● YOUR TASK
Your answer should consist of the lines in the following data that contain "they".

►

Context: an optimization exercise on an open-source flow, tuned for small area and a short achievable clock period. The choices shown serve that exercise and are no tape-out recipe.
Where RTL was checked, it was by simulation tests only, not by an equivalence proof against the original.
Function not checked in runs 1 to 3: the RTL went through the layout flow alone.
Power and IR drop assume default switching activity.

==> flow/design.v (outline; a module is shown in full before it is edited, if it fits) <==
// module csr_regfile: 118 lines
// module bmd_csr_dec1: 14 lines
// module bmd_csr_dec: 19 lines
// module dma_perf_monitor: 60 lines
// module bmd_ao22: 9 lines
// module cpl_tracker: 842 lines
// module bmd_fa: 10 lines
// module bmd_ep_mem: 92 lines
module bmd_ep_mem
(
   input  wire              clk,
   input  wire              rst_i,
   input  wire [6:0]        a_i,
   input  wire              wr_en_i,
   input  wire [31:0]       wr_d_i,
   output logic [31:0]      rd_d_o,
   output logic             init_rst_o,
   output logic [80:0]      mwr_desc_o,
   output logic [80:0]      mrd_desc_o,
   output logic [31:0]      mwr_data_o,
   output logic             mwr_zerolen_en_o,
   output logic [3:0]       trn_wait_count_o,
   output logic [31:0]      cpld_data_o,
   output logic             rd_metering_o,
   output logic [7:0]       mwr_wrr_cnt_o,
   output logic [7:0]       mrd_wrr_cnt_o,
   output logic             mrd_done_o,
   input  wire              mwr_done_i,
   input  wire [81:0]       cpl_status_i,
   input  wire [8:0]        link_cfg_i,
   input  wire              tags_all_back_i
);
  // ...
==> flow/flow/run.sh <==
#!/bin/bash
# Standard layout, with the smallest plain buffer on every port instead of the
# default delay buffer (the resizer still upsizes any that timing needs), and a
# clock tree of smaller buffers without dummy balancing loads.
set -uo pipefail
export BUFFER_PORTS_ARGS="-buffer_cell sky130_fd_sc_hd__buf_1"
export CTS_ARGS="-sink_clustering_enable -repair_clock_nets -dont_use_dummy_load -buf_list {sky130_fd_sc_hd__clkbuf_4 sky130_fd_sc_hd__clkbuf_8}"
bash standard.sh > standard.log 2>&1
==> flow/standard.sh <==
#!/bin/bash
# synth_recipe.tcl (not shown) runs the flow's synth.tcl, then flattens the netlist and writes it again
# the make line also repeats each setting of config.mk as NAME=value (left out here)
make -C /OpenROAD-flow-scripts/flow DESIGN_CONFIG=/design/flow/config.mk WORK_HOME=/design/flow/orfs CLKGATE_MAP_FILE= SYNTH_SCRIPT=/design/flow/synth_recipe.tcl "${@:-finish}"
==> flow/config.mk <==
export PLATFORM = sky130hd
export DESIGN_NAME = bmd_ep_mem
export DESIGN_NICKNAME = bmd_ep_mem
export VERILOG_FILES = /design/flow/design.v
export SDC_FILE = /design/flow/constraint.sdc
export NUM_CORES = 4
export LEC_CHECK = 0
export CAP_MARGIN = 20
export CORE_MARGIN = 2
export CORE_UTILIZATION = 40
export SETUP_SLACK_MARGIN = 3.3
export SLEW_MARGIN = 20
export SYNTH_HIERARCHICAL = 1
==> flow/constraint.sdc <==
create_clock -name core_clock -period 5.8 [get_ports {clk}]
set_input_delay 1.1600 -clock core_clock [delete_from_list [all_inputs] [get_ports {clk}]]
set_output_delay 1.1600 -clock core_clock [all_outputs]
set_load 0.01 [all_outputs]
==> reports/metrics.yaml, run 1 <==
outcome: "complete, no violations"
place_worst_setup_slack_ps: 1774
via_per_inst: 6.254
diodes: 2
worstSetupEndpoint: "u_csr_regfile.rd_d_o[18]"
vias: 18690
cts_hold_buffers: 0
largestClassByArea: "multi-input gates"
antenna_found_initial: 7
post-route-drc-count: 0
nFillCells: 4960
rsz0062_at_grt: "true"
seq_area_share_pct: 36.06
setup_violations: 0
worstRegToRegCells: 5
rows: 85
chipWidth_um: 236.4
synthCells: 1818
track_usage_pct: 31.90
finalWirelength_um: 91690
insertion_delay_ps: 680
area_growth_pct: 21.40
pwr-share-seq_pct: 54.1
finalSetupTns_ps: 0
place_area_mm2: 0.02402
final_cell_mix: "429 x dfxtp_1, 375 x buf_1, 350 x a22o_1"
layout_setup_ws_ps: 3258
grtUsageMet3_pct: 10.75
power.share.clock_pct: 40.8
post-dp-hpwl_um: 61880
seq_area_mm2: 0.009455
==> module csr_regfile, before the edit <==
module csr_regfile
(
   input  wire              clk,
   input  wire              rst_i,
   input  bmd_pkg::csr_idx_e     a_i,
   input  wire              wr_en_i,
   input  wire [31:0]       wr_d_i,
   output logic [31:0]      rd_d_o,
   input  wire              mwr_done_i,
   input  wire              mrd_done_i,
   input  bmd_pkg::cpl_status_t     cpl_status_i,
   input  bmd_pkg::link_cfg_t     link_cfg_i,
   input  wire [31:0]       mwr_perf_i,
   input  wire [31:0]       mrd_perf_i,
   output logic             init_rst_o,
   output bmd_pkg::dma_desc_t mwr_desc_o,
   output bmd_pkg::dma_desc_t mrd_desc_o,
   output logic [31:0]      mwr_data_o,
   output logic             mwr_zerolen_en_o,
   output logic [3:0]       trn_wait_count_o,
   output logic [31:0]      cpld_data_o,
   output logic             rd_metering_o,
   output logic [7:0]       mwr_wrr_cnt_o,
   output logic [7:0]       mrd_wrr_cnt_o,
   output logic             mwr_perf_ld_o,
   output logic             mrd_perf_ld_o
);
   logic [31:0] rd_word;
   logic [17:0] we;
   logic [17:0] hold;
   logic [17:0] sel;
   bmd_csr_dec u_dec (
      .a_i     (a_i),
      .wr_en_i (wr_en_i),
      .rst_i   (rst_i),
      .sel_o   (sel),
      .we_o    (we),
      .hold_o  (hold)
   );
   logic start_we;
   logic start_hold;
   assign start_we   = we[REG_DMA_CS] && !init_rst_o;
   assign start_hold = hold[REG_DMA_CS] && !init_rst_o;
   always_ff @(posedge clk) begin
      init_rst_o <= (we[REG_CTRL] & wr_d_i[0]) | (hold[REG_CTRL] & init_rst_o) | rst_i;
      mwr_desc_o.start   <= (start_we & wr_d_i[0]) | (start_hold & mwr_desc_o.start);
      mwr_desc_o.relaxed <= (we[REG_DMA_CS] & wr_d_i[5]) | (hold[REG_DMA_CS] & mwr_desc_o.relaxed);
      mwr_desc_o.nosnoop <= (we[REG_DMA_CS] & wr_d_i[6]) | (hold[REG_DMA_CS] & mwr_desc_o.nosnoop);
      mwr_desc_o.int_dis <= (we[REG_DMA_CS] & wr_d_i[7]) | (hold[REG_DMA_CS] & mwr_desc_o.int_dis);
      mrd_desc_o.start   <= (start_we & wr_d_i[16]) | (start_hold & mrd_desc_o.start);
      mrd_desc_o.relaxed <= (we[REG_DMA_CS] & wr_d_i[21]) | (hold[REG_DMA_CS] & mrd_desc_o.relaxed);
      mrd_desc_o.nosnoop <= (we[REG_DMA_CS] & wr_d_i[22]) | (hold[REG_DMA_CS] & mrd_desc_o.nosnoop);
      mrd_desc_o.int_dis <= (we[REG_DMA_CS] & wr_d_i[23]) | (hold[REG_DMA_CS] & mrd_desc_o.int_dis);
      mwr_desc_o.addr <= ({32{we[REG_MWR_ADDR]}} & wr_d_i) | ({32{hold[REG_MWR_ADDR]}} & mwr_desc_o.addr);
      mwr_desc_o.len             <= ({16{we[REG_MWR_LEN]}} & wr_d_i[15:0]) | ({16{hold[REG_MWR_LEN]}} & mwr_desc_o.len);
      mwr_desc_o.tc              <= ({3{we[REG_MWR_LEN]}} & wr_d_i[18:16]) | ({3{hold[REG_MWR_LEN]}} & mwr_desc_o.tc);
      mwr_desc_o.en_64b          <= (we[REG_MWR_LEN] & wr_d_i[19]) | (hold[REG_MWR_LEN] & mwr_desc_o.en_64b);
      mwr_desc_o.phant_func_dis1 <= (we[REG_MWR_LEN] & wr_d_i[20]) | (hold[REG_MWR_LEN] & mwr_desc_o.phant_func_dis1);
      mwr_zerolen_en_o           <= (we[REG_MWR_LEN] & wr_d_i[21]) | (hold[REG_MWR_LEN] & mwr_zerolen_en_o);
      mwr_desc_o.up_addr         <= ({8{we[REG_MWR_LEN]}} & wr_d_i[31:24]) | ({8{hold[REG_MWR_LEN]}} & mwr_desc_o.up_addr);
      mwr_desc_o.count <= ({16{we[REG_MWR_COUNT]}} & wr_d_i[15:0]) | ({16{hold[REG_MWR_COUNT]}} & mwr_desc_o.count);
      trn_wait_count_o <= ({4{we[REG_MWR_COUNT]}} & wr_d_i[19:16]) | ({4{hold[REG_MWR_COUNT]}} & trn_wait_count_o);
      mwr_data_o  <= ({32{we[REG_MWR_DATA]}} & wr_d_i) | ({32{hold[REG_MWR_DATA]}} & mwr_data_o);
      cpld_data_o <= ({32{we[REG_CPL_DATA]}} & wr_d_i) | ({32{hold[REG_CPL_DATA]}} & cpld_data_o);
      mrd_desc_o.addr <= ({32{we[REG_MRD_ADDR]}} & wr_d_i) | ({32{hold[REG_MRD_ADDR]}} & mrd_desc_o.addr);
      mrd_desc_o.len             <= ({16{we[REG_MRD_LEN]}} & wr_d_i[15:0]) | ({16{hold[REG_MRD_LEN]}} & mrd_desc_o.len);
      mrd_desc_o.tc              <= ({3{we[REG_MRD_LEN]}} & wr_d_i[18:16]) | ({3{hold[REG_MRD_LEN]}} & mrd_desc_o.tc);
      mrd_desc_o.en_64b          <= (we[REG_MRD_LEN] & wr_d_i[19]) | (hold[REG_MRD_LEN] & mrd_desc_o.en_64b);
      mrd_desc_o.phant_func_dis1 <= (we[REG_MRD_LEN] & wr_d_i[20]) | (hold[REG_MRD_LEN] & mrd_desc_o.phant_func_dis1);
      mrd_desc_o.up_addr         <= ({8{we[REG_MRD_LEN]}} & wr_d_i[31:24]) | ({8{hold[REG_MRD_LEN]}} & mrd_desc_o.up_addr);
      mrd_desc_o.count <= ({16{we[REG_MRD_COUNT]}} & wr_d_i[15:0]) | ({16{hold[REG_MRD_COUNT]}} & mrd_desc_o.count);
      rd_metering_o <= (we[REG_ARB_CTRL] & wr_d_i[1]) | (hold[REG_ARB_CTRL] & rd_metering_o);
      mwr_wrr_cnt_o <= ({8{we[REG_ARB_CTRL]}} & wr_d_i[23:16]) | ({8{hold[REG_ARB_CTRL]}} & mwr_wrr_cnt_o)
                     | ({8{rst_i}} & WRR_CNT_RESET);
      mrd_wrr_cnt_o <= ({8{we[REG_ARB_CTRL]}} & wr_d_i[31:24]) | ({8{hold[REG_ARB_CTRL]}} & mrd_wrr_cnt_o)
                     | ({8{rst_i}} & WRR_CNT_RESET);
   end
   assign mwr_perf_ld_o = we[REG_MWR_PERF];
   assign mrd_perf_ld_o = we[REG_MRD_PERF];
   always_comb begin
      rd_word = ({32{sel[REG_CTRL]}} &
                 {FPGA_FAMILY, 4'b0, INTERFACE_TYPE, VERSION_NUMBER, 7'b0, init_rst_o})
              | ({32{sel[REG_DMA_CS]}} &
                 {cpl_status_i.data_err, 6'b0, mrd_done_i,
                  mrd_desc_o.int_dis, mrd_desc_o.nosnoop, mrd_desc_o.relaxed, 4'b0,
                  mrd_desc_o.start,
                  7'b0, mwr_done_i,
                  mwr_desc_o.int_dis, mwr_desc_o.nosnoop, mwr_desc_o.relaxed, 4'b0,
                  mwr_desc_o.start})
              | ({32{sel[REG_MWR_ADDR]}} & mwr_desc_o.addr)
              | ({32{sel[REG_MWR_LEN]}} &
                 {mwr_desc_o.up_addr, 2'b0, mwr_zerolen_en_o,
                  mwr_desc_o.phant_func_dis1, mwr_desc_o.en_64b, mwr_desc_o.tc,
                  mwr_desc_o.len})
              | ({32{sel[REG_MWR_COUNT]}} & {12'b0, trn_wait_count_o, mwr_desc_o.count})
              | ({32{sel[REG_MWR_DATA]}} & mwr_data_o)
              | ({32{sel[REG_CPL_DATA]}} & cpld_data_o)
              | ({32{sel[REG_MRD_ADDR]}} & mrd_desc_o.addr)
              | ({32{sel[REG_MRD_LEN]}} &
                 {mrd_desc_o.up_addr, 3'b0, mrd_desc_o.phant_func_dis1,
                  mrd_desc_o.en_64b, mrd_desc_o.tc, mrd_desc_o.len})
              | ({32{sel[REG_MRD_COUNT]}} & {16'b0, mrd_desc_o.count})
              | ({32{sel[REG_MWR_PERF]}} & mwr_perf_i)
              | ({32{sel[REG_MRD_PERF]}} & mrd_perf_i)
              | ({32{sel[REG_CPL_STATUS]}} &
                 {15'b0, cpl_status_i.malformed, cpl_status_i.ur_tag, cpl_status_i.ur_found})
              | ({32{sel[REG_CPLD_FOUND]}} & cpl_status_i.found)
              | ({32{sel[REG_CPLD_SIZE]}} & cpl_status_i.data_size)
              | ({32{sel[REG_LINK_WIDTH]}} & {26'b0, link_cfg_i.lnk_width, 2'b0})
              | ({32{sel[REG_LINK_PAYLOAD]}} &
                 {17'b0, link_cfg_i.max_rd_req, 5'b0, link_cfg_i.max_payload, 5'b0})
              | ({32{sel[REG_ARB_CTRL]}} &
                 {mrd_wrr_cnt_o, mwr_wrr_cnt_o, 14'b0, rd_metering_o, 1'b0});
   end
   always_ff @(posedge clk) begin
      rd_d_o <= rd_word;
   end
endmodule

◄
►

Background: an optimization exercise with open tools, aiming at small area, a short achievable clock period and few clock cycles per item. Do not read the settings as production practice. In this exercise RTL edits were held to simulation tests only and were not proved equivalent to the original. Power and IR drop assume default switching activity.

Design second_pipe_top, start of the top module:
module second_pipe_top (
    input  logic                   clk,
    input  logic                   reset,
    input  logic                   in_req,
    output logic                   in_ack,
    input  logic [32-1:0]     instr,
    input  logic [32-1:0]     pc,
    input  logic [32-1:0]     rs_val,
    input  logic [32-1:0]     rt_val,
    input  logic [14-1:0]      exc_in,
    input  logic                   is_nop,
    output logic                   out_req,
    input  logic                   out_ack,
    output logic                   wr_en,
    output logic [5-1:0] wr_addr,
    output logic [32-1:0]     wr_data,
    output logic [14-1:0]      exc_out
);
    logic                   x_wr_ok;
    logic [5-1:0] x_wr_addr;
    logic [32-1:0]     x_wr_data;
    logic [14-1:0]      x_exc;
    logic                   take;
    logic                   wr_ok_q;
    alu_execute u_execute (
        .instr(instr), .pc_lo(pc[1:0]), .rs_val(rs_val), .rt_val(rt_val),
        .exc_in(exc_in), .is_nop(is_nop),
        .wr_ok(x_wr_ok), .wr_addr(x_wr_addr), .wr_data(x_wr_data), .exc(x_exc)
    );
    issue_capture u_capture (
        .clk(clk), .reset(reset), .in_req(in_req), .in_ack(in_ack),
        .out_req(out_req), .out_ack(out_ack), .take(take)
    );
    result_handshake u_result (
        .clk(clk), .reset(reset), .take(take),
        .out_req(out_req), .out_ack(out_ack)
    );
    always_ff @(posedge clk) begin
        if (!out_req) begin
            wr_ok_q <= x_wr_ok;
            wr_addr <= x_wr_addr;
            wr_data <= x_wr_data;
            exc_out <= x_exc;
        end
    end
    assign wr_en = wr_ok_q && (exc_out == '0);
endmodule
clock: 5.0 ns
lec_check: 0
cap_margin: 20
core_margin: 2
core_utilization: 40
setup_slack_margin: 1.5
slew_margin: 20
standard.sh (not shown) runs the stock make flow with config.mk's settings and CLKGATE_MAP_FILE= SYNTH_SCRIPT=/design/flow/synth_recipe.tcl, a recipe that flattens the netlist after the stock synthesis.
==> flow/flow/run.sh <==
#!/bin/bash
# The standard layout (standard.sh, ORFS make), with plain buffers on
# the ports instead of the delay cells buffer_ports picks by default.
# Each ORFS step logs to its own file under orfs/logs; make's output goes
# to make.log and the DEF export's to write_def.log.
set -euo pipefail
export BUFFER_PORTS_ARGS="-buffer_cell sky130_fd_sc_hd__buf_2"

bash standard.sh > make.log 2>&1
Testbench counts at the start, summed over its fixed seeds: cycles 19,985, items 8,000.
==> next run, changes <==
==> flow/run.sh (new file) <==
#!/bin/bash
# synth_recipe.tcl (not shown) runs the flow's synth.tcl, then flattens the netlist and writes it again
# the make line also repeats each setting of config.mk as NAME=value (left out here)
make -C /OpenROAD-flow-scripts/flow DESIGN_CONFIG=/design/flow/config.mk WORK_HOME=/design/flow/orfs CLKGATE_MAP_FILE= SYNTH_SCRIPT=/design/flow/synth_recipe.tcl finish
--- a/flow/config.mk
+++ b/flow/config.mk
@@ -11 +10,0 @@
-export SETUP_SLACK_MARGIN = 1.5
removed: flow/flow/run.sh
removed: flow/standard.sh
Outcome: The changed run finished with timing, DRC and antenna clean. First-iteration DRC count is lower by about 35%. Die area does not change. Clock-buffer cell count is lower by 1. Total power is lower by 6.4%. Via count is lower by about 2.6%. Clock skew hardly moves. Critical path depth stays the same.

◄
►

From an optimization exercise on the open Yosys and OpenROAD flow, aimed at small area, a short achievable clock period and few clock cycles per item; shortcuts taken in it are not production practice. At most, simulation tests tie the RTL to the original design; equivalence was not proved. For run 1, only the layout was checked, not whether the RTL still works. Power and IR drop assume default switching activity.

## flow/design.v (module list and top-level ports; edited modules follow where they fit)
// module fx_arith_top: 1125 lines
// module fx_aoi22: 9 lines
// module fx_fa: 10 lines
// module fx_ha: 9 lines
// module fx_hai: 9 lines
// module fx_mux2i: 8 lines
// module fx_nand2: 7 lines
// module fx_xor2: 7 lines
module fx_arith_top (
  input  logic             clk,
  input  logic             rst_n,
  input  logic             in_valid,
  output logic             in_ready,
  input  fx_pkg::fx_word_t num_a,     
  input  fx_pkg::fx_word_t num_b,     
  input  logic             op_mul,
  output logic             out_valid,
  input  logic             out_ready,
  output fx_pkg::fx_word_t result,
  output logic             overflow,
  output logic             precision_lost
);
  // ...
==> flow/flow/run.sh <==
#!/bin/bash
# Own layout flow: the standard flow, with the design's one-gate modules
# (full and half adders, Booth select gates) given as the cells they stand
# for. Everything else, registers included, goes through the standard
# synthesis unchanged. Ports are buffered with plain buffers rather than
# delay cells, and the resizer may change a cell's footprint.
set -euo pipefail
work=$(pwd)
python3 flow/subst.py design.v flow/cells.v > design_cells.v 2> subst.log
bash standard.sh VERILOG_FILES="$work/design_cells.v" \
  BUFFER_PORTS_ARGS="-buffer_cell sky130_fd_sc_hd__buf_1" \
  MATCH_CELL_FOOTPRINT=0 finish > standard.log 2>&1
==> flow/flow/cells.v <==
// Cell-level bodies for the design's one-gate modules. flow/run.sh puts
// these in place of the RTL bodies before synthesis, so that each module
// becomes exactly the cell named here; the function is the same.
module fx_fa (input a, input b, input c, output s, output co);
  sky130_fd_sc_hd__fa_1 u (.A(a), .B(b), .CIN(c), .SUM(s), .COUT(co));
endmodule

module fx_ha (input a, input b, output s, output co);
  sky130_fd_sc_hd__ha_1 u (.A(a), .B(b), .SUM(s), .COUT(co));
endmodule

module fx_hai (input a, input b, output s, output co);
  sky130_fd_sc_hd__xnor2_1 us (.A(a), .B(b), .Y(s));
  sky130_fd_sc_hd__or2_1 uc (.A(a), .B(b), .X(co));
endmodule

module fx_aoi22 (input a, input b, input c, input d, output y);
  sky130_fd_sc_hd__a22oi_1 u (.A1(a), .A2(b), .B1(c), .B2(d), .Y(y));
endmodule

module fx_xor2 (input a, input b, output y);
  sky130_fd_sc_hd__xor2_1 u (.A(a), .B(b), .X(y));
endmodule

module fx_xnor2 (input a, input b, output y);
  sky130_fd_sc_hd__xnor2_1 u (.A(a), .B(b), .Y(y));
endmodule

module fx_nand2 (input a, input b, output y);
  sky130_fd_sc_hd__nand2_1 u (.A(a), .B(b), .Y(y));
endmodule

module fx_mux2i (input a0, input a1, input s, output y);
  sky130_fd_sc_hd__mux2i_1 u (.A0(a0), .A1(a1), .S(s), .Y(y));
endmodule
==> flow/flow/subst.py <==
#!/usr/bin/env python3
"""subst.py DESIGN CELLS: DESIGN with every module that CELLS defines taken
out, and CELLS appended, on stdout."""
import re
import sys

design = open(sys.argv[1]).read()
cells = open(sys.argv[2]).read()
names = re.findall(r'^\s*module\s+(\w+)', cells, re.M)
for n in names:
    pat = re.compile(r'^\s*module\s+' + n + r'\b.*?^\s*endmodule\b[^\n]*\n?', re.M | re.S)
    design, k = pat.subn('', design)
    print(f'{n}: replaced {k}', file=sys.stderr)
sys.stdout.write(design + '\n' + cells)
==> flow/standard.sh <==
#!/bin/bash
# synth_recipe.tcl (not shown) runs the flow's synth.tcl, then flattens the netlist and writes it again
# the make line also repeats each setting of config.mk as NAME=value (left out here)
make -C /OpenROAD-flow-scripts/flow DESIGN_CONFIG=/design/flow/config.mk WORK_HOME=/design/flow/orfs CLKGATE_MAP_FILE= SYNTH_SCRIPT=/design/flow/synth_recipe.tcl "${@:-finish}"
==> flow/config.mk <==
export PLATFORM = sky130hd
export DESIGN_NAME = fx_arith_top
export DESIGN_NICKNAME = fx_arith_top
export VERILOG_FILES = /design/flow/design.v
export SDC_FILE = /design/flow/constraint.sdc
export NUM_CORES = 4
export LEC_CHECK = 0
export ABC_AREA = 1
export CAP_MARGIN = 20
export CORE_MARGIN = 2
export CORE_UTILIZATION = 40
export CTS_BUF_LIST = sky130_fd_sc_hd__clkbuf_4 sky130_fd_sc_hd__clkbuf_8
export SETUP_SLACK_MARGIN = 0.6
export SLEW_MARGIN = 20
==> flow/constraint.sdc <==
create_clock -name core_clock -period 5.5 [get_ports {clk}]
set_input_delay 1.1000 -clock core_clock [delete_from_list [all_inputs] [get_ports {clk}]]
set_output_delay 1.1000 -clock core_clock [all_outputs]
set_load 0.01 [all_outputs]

◄

● RESPONSE AREA
## flow/design.v (module list and top-level ports; edited modules follow where they fit)
# (full and half adders, Booth select gates) given as the cells they stand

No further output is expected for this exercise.